### DATA UNDER STUDY
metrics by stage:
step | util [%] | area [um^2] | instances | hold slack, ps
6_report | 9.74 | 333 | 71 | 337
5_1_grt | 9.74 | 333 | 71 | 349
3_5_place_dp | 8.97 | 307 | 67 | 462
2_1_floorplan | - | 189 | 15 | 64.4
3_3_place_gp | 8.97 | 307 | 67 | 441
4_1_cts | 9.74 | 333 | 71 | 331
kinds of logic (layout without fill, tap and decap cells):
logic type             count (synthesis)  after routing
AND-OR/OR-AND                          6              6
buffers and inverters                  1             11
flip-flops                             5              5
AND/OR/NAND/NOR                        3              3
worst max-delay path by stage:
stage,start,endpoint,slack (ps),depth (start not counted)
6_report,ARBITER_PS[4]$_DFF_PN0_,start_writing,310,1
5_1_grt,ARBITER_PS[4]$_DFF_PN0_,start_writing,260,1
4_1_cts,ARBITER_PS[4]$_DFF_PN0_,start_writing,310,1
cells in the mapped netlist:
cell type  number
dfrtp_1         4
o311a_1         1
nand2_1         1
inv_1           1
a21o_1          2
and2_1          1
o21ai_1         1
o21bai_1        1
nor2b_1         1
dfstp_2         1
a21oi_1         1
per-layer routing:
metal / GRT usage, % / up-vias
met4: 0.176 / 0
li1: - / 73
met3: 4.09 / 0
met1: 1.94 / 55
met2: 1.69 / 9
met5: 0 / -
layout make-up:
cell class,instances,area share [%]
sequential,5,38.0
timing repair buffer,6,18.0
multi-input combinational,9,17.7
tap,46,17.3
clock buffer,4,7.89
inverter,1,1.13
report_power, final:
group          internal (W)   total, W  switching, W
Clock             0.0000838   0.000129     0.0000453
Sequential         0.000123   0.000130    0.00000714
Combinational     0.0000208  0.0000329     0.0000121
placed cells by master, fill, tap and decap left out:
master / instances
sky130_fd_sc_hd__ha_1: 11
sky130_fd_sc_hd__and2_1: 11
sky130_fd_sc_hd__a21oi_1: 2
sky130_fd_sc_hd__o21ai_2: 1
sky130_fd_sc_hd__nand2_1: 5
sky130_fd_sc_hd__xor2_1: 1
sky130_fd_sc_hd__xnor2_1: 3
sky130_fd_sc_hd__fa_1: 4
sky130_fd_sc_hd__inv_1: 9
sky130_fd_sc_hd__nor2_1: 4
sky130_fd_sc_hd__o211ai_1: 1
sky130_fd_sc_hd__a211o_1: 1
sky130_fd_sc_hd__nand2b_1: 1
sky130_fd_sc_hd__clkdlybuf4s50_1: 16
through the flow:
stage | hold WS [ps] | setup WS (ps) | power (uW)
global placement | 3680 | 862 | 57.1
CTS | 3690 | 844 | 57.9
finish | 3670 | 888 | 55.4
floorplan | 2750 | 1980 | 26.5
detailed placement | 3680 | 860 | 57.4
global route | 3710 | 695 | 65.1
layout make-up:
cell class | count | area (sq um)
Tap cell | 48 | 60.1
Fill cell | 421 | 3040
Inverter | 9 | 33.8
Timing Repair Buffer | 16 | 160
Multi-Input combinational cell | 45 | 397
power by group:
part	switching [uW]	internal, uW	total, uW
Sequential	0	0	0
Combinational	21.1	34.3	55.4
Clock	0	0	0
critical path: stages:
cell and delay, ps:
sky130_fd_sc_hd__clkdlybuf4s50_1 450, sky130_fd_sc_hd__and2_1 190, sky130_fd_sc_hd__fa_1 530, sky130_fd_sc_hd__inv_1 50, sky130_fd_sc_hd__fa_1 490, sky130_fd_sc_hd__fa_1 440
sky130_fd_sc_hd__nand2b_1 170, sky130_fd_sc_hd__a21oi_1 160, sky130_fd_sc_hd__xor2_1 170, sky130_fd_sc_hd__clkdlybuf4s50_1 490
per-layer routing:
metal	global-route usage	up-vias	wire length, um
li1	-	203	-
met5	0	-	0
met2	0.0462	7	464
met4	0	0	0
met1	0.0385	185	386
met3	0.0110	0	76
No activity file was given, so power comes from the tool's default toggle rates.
    `timescale 1ns / 1ps
    module wallace4(input [3:0] A, input [3:0] B, output [7:0] P);
    integer i;
    wire s11,s12,s13,s14,s15,   s22,s23,s24,s25,s26,    s32,s34,s35,s36,s37;
    wire c11,c12,c13,c14,c15,   c22,c23,c24,c25,c26,    c32,c34,c35,c36,c37;
    reg [3:0] pp0,pp1,pp2,pp3 ;
    always @(A or B)
    begin
        for(i=0;i<4;i=i+1) begin
      pp0[i] <= A[i] & B[0];  
      pp1[i] <= A[i] & B[1];
      pp2[i] <= A[i] & B[2];
      pp3[i] <= A[i] & B[3];
        end     
    end
    assign P[0] = pp0[0];
    assign P[1] = s11;
    assign P[2] = s22;
    assign P[3] = s32;
    assign P[4] = s34;
    assign P[5] = s35;
    assign P[6] = s36;
    assign P[7] = s37;
    HA ha11 (pp0[1],pp1[0],s11,c11);
    FA fa12 (pp0[2],pp1[1],pp2[0],s12,c12);
    FA fa13 (pp0[3],pp1[2],pp2[1],s13,c13);
    FA fa14 (pp1[3],pp2[2],pp3[1],s14,c14);
    HA ha15 (pp2[3],pp3[2],s15,c15);
    HA ha21 (c11,s12,s22,c22);
    FA fa22 (pp3[0],c12,s13,s23,c23);
    FA fa23 (c13,c23,s14,s24,c24); 
    FA fa24 (c14,c24,s15,s25,c25);
    FA fa25 (c15,c25,pp3[3],s26,c26);
    HA ha31 (c22,s23,s32,c32);
    HA ha32 (c32,s24,s34,c34);
    HA ha33 (c34,s25,s35,c35);
    HA ha34 (c35,s26,s36,c36);
    HA ha35 (c36,c26,s37,c37);
    endmodule
--- design/flow/run.sh ---
#!/bin/bash
# OpenROAD 26Q1-2900-gdf79404cd8, Yosys 0.63+post, stock flow scripts
make -C /OpenROAD-flow-scripts/flow DESIGN_CONFIG=/design/flow/config.mk WORK_HOME=/design/flow/orfs finish
$ cat ./config.mk
export PLATFORM = sky130hd
export DESIGN_NAME = Comparator_4_bit
export DESIGN_NICKNAME = Comparator_4_bit
export VERILOG_FILES = /design/flow/design.v
export SDC_FILE = /design/flow/constraint.sdc
export NUM_CORES = 4
export LEC_CHECK = 1
export CORE_AREA = 10 10 70 70
export DIE_AREA = 0 0 80 80
$ cat ./constraint.sdc
current_design Comparator_4_bit

set clk_period 2.2
set clk_io_pct 0.2

create_clock -name clk0 -period $clk_period

set non_clock_inputs [all_inputs -no_clocks]
set_input_delay [expr $clk_period * $clk_io_pct] -clock clk0 $non_clock_inputs
set_output_delay [expr $clk_period * $clk_io_pct] -clock clk0 [all_outputs]
$ cat ./design.v
`timescale 1ns / 1ps
module Comparator_4_bit(
    input [3:0]A,
    input [3:0]B,
    output Less, output Greater, output Equal);
    assign Less = A < B;
    assign Greater = A > B;
    assign Equal = (A == B);
endmodule
$ cat ./run.sh
#!/bin/bash
# OpenROAD 26Q1-2900-gdf79404cd8, Yosys 0.63+post, stock flow scripts
make -C /OpenROAD-flow-scripts/flow DESIGN_CONFIG=/design/flow/config.mk WORK_HOME=/design/flow/orfs finish
==> flow_summary.yaml <==
# synthesis and place-and-route metrics
synth:
  yosys_area_um2: 129
  synth_seq_share: 0
  ys_cells: 16
  yosysWarnings: 0
  area_leaders: "ha_1, o21bai_4, inv_1, nor2b_4, a21oi_2"
  syn_area_per_cell_um2: 8.05
  postSynthCellCount: 16
  yosysUniqueCellTypes: 9
  largest_area_cell: "ha_1"
  synth_area_um2: 129
  top_cell_area_share: 0.388
placement:
  portBuffers: 11
  gp_congestion: 0.599
  hpwlAfterDp_um: 461
  place_inst: 73
worst_setup_path:
  crit_fanout: 2
  cpLargestDelayFamily: "buffers and inverters"
  path_cells: "clkdlybuf4s50_1 -> ha_2 -> nor2b_4 -> o21bai_4 -> buf_4 -> a21oi_2 -> buf_2"
  cp.required_ns: 1.76
  cp-start-kind: "primary input"
  critical-path-max-stage-delay_ns: 0.40
  cp_slowest_cell: "clkdlybuf4s50_1"
  crit_buf_inv: 3
  worstSetupEndpointType: "primary output"
  cp_num_cells: 7
  criticalPathCategory: "primary input to primary output"
  crit_arrival_ns: 1.59
hold_path:
  hold_end: "Greater"
  hold_depth: 5
  min-delay-start: "A[2]"
  hp-class: "primary input to primary output"
final_timing:
  rsz0062_at_grt: "false"
  maxClockFrequency_mhz: 492
  post-route-period-util: 0.924
  relSlewSlack: 0.914
  slew_violations: 0
  tightestPinTransition_ns: 0.128
  period_minus_slack_ns: 2.03
  hold_viol_final: 0
  final-setup-viol-count: 0
  finalSetupTns_ns: 0
power:
  switchingPower_mw: 0.0213
  power.density_nw_per_um2: 169
  clkPwrFrac: 0
  leakagePower_nw: 0.158
  internal-power_mw: 0.0354
  switching_share: 0.376
  seqPwrFrac: 0
  ir_drop_v: 0.0000222
  comb_power_share: 1.000
floorplanning:
  rows: 21
  chipArea_um2: 6400
  core_um2: 3420
  die_w_um: 80
  die_y_um: 80
  floorplan.core_util: 0.0377
  ios: 11
run_status:
  status: "complete, no violations"
grt:
  grt_max_degree: 3
  first_global_vias: 149
  grtUsageTotal: 0.0143
  overflow: 0
  grt_pass1_wl_um: 738
  antenna_found_initial: 0
drt:
  met3WireLength_um: 97
  ant_nets: 0
  viasPerCell: 2.04
  routed_wl_um: 519
  wl_met2_um: 220
  antenna_cells: 0
  dr.pass1.iters: 1
  route.detailed.drc: 0
  vias: 151
  topRoutingLayerUsed: "met3"
  wl_per_cell_um: 7.01
  met1_length_um: 200
  drtIter0Drc: 0
flow_run:
  tool_warnings: 32
  maxCapViolations: 0
layout:
  ff_latch_area_um2: 0
  n_fill_cell: 410
  clock_buffers: 0
  drive_above_1_share: 0.464
  areaGrowthSynthToFinish_pct: 160
  final_cells: 74
  ff_count: 0
clock_network:
  ctsHoldBuffers: 0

### EXERCISE DETAILS
In the listing above, find the line containing "sky130_fd_sc_hd__xnor2_1: 3" and the line containing "finish | 3670 | 888 | 55.4", then quote both, plus every line between them, exactly as written.

### YOUR SOLUTION
sky130_fd_sc_hd__xnor2_1: 3
sky130_fd_sc_hd__fa_1: 4
sky130_fd_sc_hd__inv_1: 9
sky130_fd_sc_hd__nor2_1: 4
sky130_fd_sc_hd__o211ai_1: 1
sky130_fd_sc_hd__a211o_1: 1
sky130_fd_sc_hd__nand2b_1: 1
sky130_fd_sc_hd__clkdlybuf4s50_1: 16
through the flow:
stage | hold WS [ps] | setup WS (ps) | power (uW)
global placement | 3680 | 862 | 57.1
CTS | 3690 | 844 | 57.9
finish | 3670 | 888 | 55.4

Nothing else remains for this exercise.